◆ **HOW TO COMPLETE THIS TASK**: Pull out every line below that contains the word "updates".

(Source records)
◆ ◆ ◆ ◆ ◆
==> src/hw/rtl/ragdd_pkg.sv <==
// ---------------------------------------------------------------------------
// Deadlock detector package
// Shared types, operation codes and controller-to-datapath command and status
// structures for the resource allocation graph deadlock detector.
// ---------------------------------------------------------------------------
`timescale 1ns / 1ps
`default_nettype none

package ragdd_pkg;

  localparam int DEF_NUM_PROCS = 8;
  localparam int DEF_NUM_NODES = 16;

  localparam int OP_W     = 2;
  localparam int PID_W    = 3;
  localparam int LOCK_W   = 3;
  localparam int S_DATA_W = 8;
  localparam int M_DATA_W = 8;
  localparam int RANGE_W  = 7;

  typedef enum logic [OP_W-1:0] {
    OP_REQUEST = 2'd0,
    OP_ALLOC   = 2'd1,
    OP_DEALLOC = 2'd2,
    OP_DETECT  = 2'd3
  } op_t;

  typedef enum logic [3:0] {
    ST_CLEAR,
    ST_IDLE,
    ST_UPD_RD,
    ST_UPD_WR,
    ST_UPD_RD2,
    ST_UPD_WR2,
    ST_ROOT,
    ST_SCAN,
    ST_POP_RD,
    ST_POP_LD,
    ST_FINISH
  } state_t;

  typedef struct packed {
    logic capture;
    logic clear_row;
    logic upd_read;
    logic upd_write;
    logic upd_second;
    logic root_skip;
    logic root_push;
    logic scan;
    logic pop_read;
    logic pop_load;
    logic finish;
  } dp_cmd_t;

  typedef struct packed {
    logic clear_last;
    logic in_range;
    logic is_detect;
    logic two_pass;
    logic root_end;
    logic root_done;
    logic scan_end;
    logic last_level;
    logic out_free;
  } dp_sts_t;

endpackage

`default_nettype wire

==> src/hw/rtl/ragdd_ctrl.sv <==
// ---------------------------------------------------------------------------
// Deadlock detector controller
// Sequences the reset clearing pass, graph updates and the depth-first search.
// ---------------------------------------------------------------------------
`timescale 1ns / 1ps
`default_nettype none

module ragdd_ctrl (
  input  logic               clk,
  input  logic               rst,
  input  logic               s_tvalid,
  output logic               s_tready,
  input  ragdd_pkg::dp_sts_t sts,
  output ragdd_pkg::dp_cmd_t cmd
);
  import ragdd_pkg::*;

  state_t state;
  state_t state_next;

  always_ff @(posedge clk) begin
    if (rst) begin
      state <= ST_CLEAR;
    end else begin
      state <= state_next;
    end
  end

  always_comb begin
    state_next = state;
    cmd        = '0;
    s_tready   = 1'b0;
    unique case (state)
      ST_CLEAR: begin
        cmd.clear_row = 1'b1;
        if (sts.clear_last) begin
          state_next = ST_IDLE;
        end
      end
      ST_IDLE: begin
        s_tready = 1'b1;
        if (s_tvalid) begin
          cmd.capture = 1'b1;
          priority if (sts.is_detect) begin
            state_next = ST_ROOT;
          end else if (sts.in_range) begin
            state_next = ST_UPD_RD;
          end else begin
            state_next = ST_FINISH;
          end
        end
      end
      ST_UPD_RD: begin
        cmd.upd_read = 1'b1;
        state_next   = ST_UPD_WR;
      end
      ST_UPD_WR: begin
        cmd.upd_write = 1'b1;
        state_next    = sts.two_pass ? ST_UPD_RD2 : ST_FINISH;
      end
      ST_UPD_RD2: begin
        cmd.upd_read   = 1'b1;
        cmd.upd_second = 1'b1;
        state_next     = ST_UPD_WR2;
      end
      ST_UPD_WR2: begin
        cmd.upd_write  = 1'b1;
        cmd.upd_second = 1'b1;
        state_next     = ST_FINISH;
      end
      ST_ROOT: begin
        priority if (sts.root_end) begin
          state_next = ST_FINISH;
        end else if (sts.root_done) begin
          cmd.root_skip = 1'b1;
        end else begin
          cmd.root_push = 1'b1;
          state_next    = ST_SCAN;
        end
      end
      ST_SCAN: begin
        cmd.scan = 1'b1;
        if (sts.scan_end) begin
          state_next = sts.last_level ? ST_ROOT : ST_POP_RD;
        end
      end
      ST_POP_RD: begin
        cmd.pop_read = 1'b1;
        state_next   = ST_POP_LD;
      end
      ST_POP_LD: begin
        cmd.pop_load = 1'b1;
        state_next   = ST_SCAN;
      end
      ST_FINISH: begin
        if (sts.out_free) begin
          cmd.finish = 1'b1;
          state_next = ST_IDLE;
        end
      end
      default: begin
        state_next = ST_CLEAR;
      end
    endcase
  end

endmodule

`default_nettype wire

==> src/hw/rtl/ragdd_datapath.sv <==
// ---------------------------------------------------------------------------
// Deadlock detector datapath
// Adjacency memory, search stack memory, node marks, scan registers and the
// result register.
// ---------------------------------------------------------------------------
`timescale 1ns / 1ps
`default_nettype none

module ragdd_datapath #(
  parameter int NUM_PROCS = ragdd_pkg::DEF_NUM_PROCS,
  parameter int NUM_NODES = ragdd_pkg::DEF_NUM_NODES
) (
  input  logic                             clk,
  input  logic                             rst,
  input  logic [ragdd_pkg::S_DATA_W-1:0]   s_tdata,
  input  logic [ragdd_pkg::OP_W-1:0]       s_tuser,
  input  ragdd_pkg::dp_cmd_t               cmd,
  output ragdd_pkg::dp_sts_t               sts,
  output logic                             m_tvalid,
  input  logic                             m_tready,
  output logic [ragdd_pkg::M_DATA_W-1:0]   m_tdata,
  output logic                             m_tuser
);
  import ragdd_pkg::*;

  localparam int NW = $clog2(NUM_NODES);
  localparam int CW = $clog2(NUM_NODES + 1);

  logic [NUM_NODES-1:0] adj_mem [NUM_NODES];
  logic [NUM_NODES-1:0] adj_rd;
  logic [NW-1:0]        stk_node_mem [NUM_NODES];
  logic [CW-1:0]        stk_next_mem [NUM_NODES];
  logic [NW-1:0]        stk_rd_node;
  logic [CW-1:0]        stk_rd_next;

  op_t                  op_q;
  logic [PID_W-1:0]     pid_q;
  logic [LOCK_W-1:0]    lock_q;
  logic [NW-1:0]        clr_cnt;
  logic [NUM_NODES-1:0] done_marks;
  logic [NUM_NODES-1:0] on_path;
  logic [CW-1:0]        root;
  logic [NW-1:0]        cur_node;
  logic [CW-1:0]        cur_next;
  logic [CW-1:0]        depth;
  logic                 found;
  logic                 deadlock;
  logic                 was_detect;

  logic [RANGE_W-1:0]   in_lnode;
  logic [RANGE_W-1:0]   q_lnode;
  logic [NW-1:0]        pid_node;
  logic [NW-1:0]        lock_node;
  logic [NW-1:0]        upd_row;
  logic [NW-1:0]        upd_bit;
  logic                 upd_set;
  logic [NUM_NODES-1:0] upd_data;
  logic [NW-1:0]        nb;
  logic                 nb_hit;
  logic                 do_push;
  logic                 adj_ren;
  logic [NW-1:0]        adj_raddr;
  logic                 adj_wen;
  logic [NW-1:0]        adj_waddr;
  logic [NUM_NODES-1:0] adj_wdata;
  logic [NW-1:0]        stk_addr;

  assign in_lnode  = RANGE_W'(NUM_PROCS) + RANGE_W'(s_tdata[PID_W +: LOCK_W]);
  assign q_lnode   = RANGE_W'(NUM_PROCS) + RANGE_W'(lock_q);
  assign pid_node  = NW'(pid_q);
  assign lock_node = q_lnode[NW-1:0];

  always_comb begin
    if (cmd.upd_second) begin
      upd_row = pid_node;
      upd_bit = lock_node;
      upd_set = 1'b0;
    end else if (op_q == OP_REQUEST) begin
      upd_row = pid_node;
      upd_bit = lock_node;
      upd_set = 1'b1;
    end else begin
      upd_row = lock_node;
      upd_bit = pid_node;
      upd_set = (op_q == OP_ALLOC);
    end
    upd_data          = adj_rd;
    upd_data[upd_bit] = upd_set;
  end

  assign nb       = cur_next[NW-1:0];
  assign stk_addr = NW'(depth - CW'(1));
  assign nb_hit   = (cur_next != CW'(NUM_NODES)) && adj_rd[nb];
  assign do_push  = cmd.scan && nb_hit && !on_path[nb] && !done_marks[nb] &&
                    (depth < CW'(NUM_NODES));

  always_comb begin
    adj_ren   = 1'b0;
    adj_raddr = upd_row;
    if (cmd.upd_read) begin
      adj_ren = 1'b1;
    end else if (cmd.root_push) begin
      adj_ren   = 1'b1;
      adj_raddr = root[NW-1:0];
    end else if (do_push) begin
      adj_ren   = 1'b1;
      adj_raddr = nb;
    end else if (cmd.pop_load) begin
      adj_ren   = 1'b1;
      adj_raddr = stk_rd_node;
    end
    adj_wen   = cmd.clear_row || cmd.upd_write;
    adj_waddr = cmd.clear_row ? clr_cnt : upd_row;
    adj_wdata = cmd.clear_row ? '0 : upd_data;
  end

  always_ff @(posedge clk) begin
    if (adj_wen) begin
      adj_mem[adj_waddr] <= adj_wdata;
    end
    if (adj_ren) begin
      adj_rd <= adj_mem[adj_raddr];
    end
  end

  always_ff @(posedge clk) begin
    if (do_push) begin
      stk_node_mem[stk_addr] <= cur_node;
      stk_next_mem[stk_addr] <= cur_next + CW'(1);
    end
    if (cmd.pop_read) begin
      stk_rd_node <= stk_node_mem[stk_addr];
      stk_rd_next <= stk_next_mem[stk_addr];
    end
  end

  always_ff @(posedge clk) begin
    if (cmd.capture) begin
      op_q   <= op_t'(s_tuser);
      pid_q  <= s_tdata[PID_W-1:0];
      lock_q <= s_tdata[PID_W +: LOCK_W];
    end
  end

  always_ff @(posedge clk) begin
    if (rst) begin
      clr_cnt    <= '0;
      done_marks <= '0;
      on_path    <= '0;
      root       <= '0;
      cur_node   <= '0;
      cur_next   <= '0;
      depth      <= '0;
      found      <= 1'b0;
    end else begin
      if (cmd.clear_row) begin
        clr_cnt <= clr_cnt + NW'(1);
      end
      if (cmd.capture) begin
        done_marks <= '0;
        on_path    <= '0;
        root       <= '0;
        depth      <= '0;
        found      <= 1'b0;
      end
      if (cmd.root_skip) begin
        root <= root + CW'(1);
      end
      if (cmd.root_push) begin
        cur_node              <= root[NW-1:0];
        cur_next              <= '0;
        on_path[root[NW-1:0]] <= 1'b1;
        depth                 <= CW'(1);
      end
      if (cmd.scan) begin
        if (cur_next == CW'(NUM_NODES)) begin
          on_path[cur_node]    <= 1'b0;
          done_marks[cur_node] <= 1'b1;
          depth                <= depth - CW'(1);
        end else if (do_push) begin
          cur_node    <= nb;
          cur_next    <= '0;
          on_path[nb] <= 1'b1;
          depth       <= depth + CW'(1);
        end else begin
          if (nb_hit && on_path[nb]) begin
            found <= 1'b1;
          end
          cur_next <= cur_next + CW'(1);
        end
      end
      if (cmd.pop_load) begin
        cur_node <= stk_rd_node;
        cur_next <= stk_rd_next;
      end
    end
  end

  always_ff @(posedge clk) begin
    if (rst) begin
      m_tvalid <= 1'b0;
    end else if (cmd.finish) begin
      m_tvalid <= 1'b1;
    end else if (m_tready) begin
      m_tvalid <= 1'b0;
    end
  end

  always_ff @(posedge clk) begin
    if (cmd.finish) begin
      deadlock   <= found && (op_q == OP_DETECT);
      was_detect <= (op_q == OP_DETECT);
    end
  end

  assign m_tdata = {{(M_DATA_W - 1){1'b0}}, deadlock};
  assign m_tuser = was_detect;

  assign sts.clear_last = (clr_cnt == NW'(NUM_NODES - 1));
  assign sts.in_range   = (RANGE_W'(s_tdata[PID_W-1:0]) < RANGE_W'(NUM_PROCS)) &&
                          (in_lnode < RANGE_W'(NUM_NODES));
  assign sts.is_detect  = (op_t'(s_tuser) == OP_DETECT);
  assign sts.two_pass   = (op_q == OP_ALLOC);
  assign sts.root_end   = (root == CW'(NUM_NODES));
  assign sts.root_done  = done_marks[root[NW-1:0]];
  assign sts.scan_end   = (cur_next == CW'(NUM_NODES));
  assign sts.last_level = (depth == CW'(1));
  assign sts.out_free   = !m_tvalid || m_tready;

endmodule

`default_nettype wire

==> src/hw/rtl/rag_deadlock_detector_unit.sv <==
// ---------------------------------------------------------------------------
// Resource allocation graph deadlock detector
// Keeps a process/lock graph as an adjacency bit matrix and searches it for
// cycles on request.
//
//   Port group   Direction  Transfer contents
//   s_*          in         tuser: op [1:0]; tdata: pid [2:0], lock_id [5:3]
//   m_*          out        tdata: deadlock [0]; tuser: was_detect [0]
//
// A request or deallocate updates one row of the graph, an allocate two, and
// an out-of-range update none; each updated row is a read and then a write of
// the adjacency memory. A detect steps through the root indices, starts a
// depth-first search at each one not yet done, scans each row it visits entry
// by entry, and reads and reloads a stack entry on each pop. After reset a
// clearing pass zeroes the adjacency memory row by row with s_tready low. One
// result waits in the output register while the next transfer is taken; a
// stalled result holds the block before its next result.
// ---------------------------------------------------------------------------
`timescale 1ns / 1ps
`default_nettype none

module rag_deadlock_detector_unit #(
  parameter int NUM_PROCS = ragdd_pkg::DEF_NUM_PROCS,
  parameter int NUM_NODES = ragdd_pkg::DEF_NUM_NODES
) (
  input  logic                           clk,
  input  logic                           rst,
  input  logic                           s_tvalid,
  output logic                           s_tready,
  // Fields from bit 0 up: pid, lock_id.
  input  logic [ragdd_pkg::S_DATA_W-1:0] s_tdata,
  // Fields from bit 0 up: op.
  input  logic [ragdd_pkg::OP_W-1:0]     s_tuser,
  output logic                           m_tvalid,
  input  logic                           m_tready,
  // Fields from bit 0 up: deadlock.
  output logic [ragdd_pkg::M_DATA_W-1:0] m_tdata,
  // Fields from bit 0 up: was_detect.
  output logic                           m_tuser
);
  import ragdd_pkg::*;

  dp_cmd_t cmd;
  dp_sts_t sts;

  ragdd_ctrl u_ctrl (
    .clk      (clk),
    .rst      (rst),
    .s_tvalid (s_tvalid),
    .s_tready (s_tready),
    .sts      (sts),
    .cmd      (cmd)
  );

  ragdd_datapath #(
    .NUM_PROCS (NUM_PROCS),
    .NUM_NODES (NUM_NODES)
  ) u_datapath (
    .clk      (clk),
    .rst      (rst),
    .s_tdata  (s_tdata),
    .s_tuser  (s_tuser),
    .cmd      (cmd),
    .sts      (sts),
    .m_tvalid (m_tvalid),
    .m_tready (m_tready),
    .m_tdata  (m_tdata),
    .m_tuser  (m_tuser)
  );

  a_one_item_at_a_time: assert property (
    @(posedge clk) disable iff (rst) (s_tvalid && s_tready) |=> !s_tready
  ) else $error("Input accepted while a transfer is still in progress.");

  a_result_from_finish: assert property (
    @(posedge clk) disable iff (rst) $rose(m_tvalid) |-> $past(cmd.finish)
  ) else $error("Result raised without a finish command.");

  a_deadlock_only_detect: assert property (
    @(posedge clk) disable iff (rst) (m_tvalid && m_tdata[0]) |-> m_tuser
  ) else $error("Deadlock flagged on a graph update result.");

  a_scan_exclusive: assert property (
    @(posedge clk) disable iff (rst) cmd.scan |-> !(cmd.upd_write || cmd.clear_row)
  ) else $error("Adjacency write during the search.");

endmodule

`default_nettype wire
◆ ◆ ◆ ◆ ◆
◆ **REPLY**:
// Sequences the reset clearing pass, graph updates and the depth-first search.
// A request or deallocate updates one row of the graph, an allocate two, and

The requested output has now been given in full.